YOUR GOAL >>
Using the records below, write out again exactly the lines that begin at the line containing "5_1_grt | 69.13" and end at the line containing "(Power assumes the", and no other lines.

THE INPUT >>
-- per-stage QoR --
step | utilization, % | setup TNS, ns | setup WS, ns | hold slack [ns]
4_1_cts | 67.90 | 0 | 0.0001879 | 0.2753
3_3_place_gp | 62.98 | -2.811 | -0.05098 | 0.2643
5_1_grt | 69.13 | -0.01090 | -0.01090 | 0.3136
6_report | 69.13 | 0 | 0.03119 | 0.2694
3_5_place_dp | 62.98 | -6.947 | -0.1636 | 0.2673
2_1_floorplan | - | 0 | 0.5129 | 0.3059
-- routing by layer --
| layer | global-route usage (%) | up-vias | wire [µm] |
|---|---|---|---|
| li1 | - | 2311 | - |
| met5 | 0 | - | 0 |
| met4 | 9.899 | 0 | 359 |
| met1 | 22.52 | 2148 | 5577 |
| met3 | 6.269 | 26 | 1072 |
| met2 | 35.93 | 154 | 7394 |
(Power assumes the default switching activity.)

==

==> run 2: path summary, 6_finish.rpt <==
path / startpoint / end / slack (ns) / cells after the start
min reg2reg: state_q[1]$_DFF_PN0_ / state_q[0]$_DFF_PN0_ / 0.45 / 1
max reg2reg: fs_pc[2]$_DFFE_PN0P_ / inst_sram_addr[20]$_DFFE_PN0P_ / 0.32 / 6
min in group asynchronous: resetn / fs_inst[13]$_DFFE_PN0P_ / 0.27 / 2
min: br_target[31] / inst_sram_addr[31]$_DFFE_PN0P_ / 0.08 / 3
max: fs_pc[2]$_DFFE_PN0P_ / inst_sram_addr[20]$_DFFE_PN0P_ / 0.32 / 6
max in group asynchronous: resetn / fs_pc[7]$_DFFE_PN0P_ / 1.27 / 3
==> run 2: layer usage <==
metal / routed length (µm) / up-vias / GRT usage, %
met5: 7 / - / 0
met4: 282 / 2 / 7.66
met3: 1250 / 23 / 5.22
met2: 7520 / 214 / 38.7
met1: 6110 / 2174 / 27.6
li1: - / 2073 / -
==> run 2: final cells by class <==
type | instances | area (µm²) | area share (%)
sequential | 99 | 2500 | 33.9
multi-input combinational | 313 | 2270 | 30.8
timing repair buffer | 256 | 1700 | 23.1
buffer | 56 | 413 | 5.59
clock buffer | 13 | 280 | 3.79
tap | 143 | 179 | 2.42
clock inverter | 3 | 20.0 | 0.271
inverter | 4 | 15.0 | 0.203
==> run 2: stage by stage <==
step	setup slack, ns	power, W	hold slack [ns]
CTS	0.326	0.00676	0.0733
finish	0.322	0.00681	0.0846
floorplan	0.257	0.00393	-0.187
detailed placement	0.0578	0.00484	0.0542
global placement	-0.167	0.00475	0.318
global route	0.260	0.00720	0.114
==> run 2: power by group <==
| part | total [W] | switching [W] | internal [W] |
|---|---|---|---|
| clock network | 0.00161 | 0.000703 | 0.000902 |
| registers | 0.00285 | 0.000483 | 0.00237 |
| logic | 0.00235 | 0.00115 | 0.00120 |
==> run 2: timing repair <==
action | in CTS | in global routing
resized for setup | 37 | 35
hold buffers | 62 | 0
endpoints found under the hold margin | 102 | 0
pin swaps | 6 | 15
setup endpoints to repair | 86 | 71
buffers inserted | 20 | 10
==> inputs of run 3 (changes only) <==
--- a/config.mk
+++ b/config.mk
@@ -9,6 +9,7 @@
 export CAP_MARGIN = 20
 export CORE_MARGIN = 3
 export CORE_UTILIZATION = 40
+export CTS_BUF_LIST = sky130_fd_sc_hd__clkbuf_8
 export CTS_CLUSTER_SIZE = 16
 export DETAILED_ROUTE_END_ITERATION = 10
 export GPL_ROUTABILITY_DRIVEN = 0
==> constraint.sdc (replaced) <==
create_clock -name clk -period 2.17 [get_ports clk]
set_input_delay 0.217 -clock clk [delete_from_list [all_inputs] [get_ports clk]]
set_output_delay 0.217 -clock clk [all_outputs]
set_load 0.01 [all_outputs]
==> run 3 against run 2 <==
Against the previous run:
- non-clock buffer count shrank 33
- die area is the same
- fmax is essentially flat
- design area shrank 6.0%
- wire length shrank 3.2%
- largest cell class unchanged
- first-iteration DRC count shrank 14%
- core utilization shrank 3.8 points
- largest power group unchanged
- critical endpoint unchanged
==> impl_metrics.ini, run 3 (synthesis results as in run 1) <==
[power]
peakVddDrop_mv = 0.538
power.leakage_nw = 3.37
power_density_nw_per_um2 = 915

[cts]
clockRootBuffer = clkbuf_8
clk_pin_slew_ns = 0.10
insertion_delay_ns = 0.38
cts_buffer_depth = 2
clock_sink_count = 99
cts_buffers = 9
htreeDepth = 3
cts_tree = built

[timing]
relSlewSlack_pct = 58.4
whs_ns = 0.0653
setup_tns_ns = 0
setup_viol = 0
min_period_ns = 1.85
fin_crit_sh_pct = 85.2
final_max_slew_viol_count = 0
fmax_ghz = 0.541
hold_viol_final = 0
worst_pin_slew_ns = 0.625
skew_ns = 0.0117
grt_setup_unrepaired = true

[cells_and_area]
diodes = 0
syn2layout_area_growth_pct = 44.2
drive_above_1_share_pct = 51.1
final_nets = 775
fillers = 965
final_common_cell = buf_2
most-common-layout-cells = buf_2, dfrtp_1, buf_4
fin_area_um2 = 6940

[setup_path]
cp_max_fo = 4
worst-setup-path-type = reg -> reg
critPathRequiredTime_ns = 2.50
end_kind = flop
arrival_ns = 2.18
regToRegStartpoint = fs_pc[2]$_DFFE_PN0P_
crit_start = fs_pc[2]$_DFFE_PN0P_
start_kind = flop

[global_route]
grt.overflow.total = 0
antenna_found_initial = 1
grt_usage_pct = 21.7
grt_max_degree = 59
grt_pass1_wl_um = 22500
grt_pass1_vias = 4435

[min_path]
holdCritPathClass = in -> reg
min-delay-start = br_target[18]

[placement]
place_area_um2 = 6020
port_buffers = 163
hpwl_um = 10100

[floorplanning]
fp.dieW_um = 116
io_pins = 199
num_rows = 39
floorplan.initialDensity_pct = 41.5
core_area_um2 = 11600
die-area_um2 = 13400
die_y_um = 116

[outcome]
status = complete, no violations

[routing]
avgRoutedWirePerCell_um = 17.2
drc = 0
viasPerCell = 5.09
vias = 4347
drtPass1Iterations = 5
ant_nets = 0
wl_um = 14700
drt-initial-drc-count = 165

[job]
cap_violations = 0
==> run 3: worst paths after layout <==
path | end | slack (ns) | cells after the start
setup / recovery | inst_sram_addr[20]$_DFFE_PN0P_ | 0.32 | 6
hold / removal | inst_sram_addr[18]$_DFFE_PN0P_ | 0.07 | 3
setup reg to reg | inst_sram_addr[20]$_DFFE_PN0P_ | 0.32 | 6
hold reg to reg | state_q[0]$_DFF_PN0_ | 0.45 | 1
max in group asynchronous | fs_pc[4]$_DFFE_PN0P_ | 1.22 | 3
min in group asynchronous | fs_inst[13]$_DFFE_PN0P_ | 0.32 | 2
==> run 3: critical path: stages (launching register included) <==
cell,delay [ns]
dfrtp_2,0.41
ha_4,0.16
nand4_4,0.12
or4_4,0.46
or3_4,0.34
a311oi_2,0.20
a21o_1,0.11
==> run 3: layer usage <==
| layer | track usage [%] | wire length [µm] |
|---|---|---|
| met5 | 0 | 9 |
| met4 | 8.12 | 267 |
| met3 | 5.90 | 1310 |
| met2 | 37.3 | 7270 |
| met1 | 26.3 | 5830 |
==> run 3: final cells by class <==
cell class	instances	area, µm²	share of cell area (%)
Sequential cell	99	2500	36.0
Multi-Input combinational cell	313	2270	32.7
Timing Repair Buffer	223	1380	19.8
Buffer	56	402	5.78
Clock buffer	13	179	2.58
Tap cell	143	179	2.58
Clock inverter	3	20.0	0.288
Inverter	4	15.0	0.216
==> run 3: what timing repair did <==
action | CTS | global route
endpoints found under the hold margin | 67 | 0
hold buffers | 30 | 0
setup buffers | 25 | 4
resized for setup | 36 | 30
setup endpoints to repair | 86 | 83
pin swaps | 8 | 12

SOLUTION FOR THIS PROBLEM >>
5_1_grt | 69.13 | -0.01090 | -0.01090 | 0.3136
6_report | 69.13 | 0 | 0.03119 | 0.2694
3_5_place_dp | 62.98 | -6.947 | -0.1636 | 0.2673
2_1_floorplan | - | 0 | 0.5129 | 0.3059
-- routing by layer --
| layer | global-route usage (%) | up-vias | wire [µm] |
|---|---|---|---|
| li1 | - | 2311 | - |
| met5 | 0 | - | 0 |
| met4 | 9.899 | 0 | 359 |
| met1 | 22.52 | 2148 | 5577 |
| met3 | 6.269 | 26 | 1072 |
| met2 | 35.93 | 154 | 7394 |
(Power assumes the default switching activity.)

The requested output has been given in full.